MtlsRefreshHook is Clone-able; the same hook can be wired into multiple resolvers if you have several mTLS-introspecting endpoints sharing one cert source.

The retry only fires when all three conditions hold:

  • The error variant is TakoError::Transport.
  • A refresh hook is configured via with_mtls_refresh_hook.
  • The active introspection auth method actually uses an MtlsClient (Basic / Post / JWT auth methods skip the retry — they have no per-request identity to refresh).

When any condition is unmet, the introspection POST behaves byte-for-byte the same as Phase 24/25/33/34/35/37/38: the transport error propagates verbatim.

Refresh failures inside force_refresh() (timeout, source dropped, reload error) are logged at warn and the retry proceeds anyway with whatever client is currently installed — worst case the second attempt fails the same way and the caller sees the original error.

Python API (Phase 40)

Build the wheel with auth-mtls-fs-watch (or auth-mtls-identity-provider) plus the always-present auth-oidc:

maturin develop --features "auth-oidc auth-mtls-fs-watch"
import tako.compat

oidc = (
    await tako.compat.OidcAuth.discover(
        issuer="https://issuer.example.com",
        audience="my-api",
    )
).with_introspection(
    client_id="my-api", client_secret=None,
).with_introspection_self_signed_mtls(
    initial_cert_pem, initial_key_pem,
)

watcher = oidc.watch_mtls_files(cert_path, key_path)

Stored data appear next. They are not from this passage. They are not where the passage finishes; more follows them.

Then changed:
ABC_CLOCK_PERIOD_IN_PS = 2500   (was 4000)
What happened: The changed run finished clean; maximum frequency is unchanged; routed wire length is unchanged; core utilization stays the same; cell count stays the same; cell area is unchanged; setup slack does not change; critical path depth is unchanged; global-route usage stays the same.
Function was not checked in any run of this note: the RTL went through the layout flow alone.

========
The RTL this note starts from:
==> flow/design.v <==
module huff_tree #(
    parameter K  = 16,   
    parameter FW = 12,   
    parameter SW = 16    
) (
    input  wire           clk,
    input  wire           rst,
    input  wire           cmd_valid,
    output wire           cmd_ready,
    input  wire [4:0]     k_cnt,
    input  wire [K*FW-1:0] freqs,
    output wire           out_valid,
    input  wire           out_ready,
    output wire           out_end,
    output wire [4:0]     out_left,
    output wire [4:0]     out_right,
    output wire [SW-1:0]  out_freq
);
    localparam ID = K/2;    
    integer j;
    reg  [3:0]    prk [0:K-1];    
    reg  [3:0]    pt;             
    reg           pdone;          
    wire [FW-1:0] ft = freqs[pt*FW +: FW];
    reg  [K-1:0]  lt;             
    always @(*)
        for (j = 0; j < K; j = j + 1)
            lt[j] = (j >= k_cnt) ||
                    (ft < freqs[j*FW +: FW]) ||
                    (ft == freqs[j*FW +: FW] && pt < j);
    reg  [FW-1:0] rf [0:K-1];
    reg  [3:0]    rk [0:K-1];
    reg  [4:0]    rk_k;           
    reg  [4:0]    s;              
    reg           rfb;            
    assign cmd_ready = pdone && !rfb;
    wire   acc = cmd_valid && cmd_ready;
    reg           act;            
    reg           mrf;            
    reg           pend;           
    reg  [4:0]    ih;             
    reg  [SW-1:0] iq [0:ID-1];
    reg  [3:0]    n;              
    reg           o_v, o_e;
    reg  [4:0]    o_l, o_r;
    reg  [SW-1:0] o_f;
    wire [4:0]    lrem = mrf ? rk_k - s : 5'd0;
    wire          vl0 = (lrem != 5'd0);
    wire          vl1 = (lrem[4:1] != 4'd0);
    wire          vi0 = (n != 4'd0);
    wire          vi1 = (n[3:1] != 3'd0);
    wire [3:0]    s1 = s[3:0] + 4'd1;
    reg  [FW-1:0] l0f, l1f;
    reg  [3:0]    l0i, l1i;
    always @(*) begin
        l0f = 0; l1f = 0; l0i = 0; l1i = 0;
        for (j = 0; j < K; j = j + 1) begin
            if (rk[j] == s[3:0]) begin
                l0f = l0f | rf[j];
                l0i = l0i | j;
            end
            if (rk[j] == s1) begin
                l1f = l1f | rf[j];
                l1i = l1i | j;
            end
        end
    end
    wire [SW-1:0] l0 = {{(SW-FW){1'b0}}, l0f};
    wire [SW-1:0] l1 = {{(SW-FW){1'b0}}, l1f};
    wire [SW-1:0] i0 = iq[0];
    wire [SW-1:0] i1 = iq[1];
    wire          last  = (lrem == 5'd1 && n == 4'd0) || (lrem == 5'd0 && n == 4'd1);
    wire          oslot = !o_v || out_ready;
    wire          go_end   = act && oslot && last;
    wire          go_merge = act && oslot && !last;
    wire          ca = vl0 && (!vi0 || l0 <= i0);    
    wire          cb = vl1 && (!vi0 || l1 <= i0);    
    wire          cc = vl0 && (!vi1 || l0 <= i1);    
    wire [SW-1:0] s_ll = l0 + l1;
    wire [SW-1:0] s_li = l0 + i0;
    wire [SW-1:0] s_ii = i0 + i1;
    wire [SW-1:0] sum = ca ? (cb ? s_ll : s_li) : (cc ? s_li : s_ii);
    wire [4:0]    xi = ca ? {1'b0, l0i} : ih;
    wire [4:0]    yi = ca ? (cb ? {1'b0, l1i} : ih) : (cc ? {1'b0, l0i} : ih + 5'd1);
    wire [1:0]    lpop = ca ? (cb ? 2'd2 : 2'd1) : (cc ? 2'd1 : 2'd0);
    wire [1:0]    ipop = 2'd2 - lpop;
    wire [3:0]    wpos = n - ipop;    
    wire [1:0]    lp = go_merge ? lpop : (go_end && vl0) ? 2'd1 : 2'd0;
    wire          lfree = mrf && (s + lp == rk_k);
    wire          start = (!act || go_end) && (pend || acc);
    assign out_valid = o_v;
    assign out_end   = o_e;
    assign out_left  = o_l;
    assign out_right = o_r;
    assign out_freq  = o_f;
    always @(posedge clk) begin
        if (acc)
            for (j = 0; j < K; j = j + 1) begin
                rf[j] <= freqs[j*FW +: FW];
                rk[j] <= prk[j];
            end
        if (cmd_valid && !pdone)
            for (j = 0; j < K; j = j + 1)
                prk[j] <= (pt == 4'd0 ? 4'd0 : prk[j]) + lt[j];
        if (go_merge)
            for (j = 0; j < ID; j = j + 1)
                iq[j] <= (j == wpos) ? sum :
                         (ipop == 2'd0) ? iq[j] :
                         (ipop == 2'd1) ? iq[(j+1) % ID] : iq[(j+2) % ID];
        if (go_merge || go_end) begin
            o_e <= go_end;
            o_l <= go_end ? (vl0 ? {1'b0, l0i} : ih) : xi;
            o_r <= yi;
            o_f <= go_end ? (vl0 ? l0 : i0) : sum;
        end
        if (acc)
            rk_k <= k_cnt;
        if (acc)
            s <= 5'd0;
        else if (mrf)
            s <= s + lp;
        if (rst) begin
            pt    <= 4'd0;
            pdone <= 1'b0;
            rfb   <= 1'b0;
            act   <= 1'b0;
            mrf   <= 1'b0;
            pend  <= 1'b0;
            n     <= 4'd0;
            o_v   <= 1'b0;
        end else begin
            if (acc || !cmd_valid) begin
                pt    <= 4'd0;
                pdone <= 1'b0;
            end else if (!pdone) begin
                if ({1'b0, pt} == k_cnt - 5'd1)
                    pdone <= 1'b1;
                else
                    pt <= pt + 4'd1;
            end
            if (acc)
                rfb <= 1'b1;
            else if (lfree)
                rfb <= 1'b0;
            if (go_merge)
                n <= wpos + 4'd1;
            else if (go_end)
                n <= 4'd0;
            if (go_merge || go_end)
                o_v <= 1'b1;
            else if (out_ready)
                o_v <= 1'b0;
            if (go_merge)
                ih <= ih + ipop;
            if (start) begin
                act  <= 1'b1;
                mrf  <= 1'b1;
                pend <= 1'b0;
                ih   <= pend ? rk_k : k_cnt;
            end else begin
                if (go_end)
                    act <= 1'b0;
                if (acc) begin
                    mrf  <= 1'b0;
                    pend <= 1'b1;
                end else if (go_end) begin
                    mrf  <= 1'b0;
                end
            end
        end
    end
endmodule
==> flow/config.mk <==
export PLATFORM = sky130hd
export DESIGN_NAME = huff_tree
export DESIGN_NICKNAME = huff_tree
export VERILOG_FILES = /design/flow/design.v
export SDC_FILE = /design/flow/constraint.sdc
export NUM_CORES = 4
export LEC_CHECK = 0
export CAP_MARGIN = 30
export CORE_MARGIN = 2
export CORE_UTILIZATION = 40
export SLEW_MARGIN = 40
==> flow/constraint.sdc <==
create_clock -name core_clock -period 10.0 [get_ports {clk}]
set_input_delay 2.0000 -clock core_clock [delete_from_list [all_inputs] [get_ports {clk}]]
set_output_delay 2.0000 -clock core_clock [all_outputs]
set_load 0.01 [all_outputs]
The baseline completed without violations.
This is an optimization exercise on Yosys and OpenROAD, whose aim is small area, a short achievable clock period and few clock cycles per item, not a production implementation. In this exercise RTL edits were held to simulation tests only and were not proved equivalent to the original. Power is estimated from default activity; no workload was simulated.

Design l2_fwd, start of the top module:
module l2_fwd #(
    parameter N_PORTS         = 8,
    parameter PORT_BITS       = 3,
    parameter CAM_ENTRIES     = 32,
    parameter CAM_BITS        = 5,
    parameter MAX_FRAME_BYTES = 1518,
    parameter [15:0] TPID_RESET = 16'h8200
) (
    input  wire                 clk,
    input  wire                 rst,
    input  wire                 cfg_we,
    input  wire [3:0]           cfg_addr,
    input  wire [31:0]          cfg_wdata,
    input  wire                 in_valid,
    output wire                 in_ready,
    input  wire [PORT_BITS-1:0] in_port,
    input  wire [10:0]          in_len,
    input  wire [47:0]          in_dst,    
    input  wire [47:0]          in_src,    
    input  wire [31:0]          in_hdr,    
    output reg                  out_valid,
    output reg  [2:0]           out_disp,
    output reg  [PORT_BITS-1:0] out_port,
    output reg  [N_PORTS-1:0]   out_admit,
    output reg  [N_PORTS-1:0]   out_insert,
    output reg  [N_PORTS-1:0]   out_strip,
    output reg  [15:0]          out_tci,
    output reg                  out_learn_fail
);
export LEC_CHECK = 0
export CAP_MARGIN = 20
export CORE_MARGIN = 2
export CORE_UTILIZATION = 40
export CTS_CLUSTER_DIAMETER = 100
export CTS_CLUSTER_SIZE = 25
export SLEW_MARGIN = 20
create_clock -name core_clock -period 12.0 [get_ports {clk}]
standard.sh (not shown) runs the stock make flow with config.mk's settings and CLKGATE_MAP_FILE= SYNTH_SCRIPT=/design/flow/synth_recipe.tcl, a recipe that flattens the netlist after the stock synthesis.
==> flow/flow/run.sh <==
#!/bin/bash
# Standard ORFS layout, with timing repair aimed well below the 12 ns clock
# (the constraints are unchanged; only how hard repair_timing works), and
# the port buffers made of plain buffers rather than delay cells. Each make
# step keeps its own log under orfs/logs; the make output goes to
# standard_flow.log.
set -euo pipefail
export SETUP_SLACK_MARGIN=8.2
export TNS_END_PERCENT=100
export SKIP_LAST_GASP=1
export BUFFER_PORTS_ARGS="-buffer_cell sky130_fd_sc_hd__buf_2"
bash standard.sh > standard_flow.log 2>&1
Testbench counts at the start, summed over its fixed seeds: cycles 12,134, frames 12,000.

# Pair the resolver with the watcher's refresh hook. Returns
# a NEW OidcAuth (immutable builder); rebind the variable.
oidc = oidc.with_mtls_refresh_hook(watcher.refresh_hook())

Same shape for the Phase 38 trait-based provider:

provider = tako.compat.MtlsIdentityProvider(fetch_callable)
watcher = oidc.watch_mtls_provider(provider)
oidc = oidc.with_mtls_refresh_hook(watcher.refresh_hook())

The hook is Clone-able on the Rust side; if you have several mTLS-introspecting endpoints sharing one cert source, call watcher.refresh_hook() once per resolver — they all drive the same background task.

Atomicity

The swap is atomic from the request-handler's perspective. Concurrent introspection POSTs either see the old reqwest::Client or the new one, never a torn state — the snapshot lives for the duration of one request, and reloads affect only the next request after them.

Combined-PEM convenience

If your secret store hands you cert + key concatenated in one PEM file (a common pattern), use:

oidc.reload_mtls_identity_combined(open("client-combined.pem").read())

Error handling

Condition Behaviour
No prior with_introspection_mtls(...) TakoError::Invalid with operator guidance pointing at the right builder.
PEM parse failure TakoError::Invalid. Previously installed client preserved.
reqwest::Client build failure TakoError::Invalid. Previously installed client preserved.
Successful reload The next introspection request uses the new client.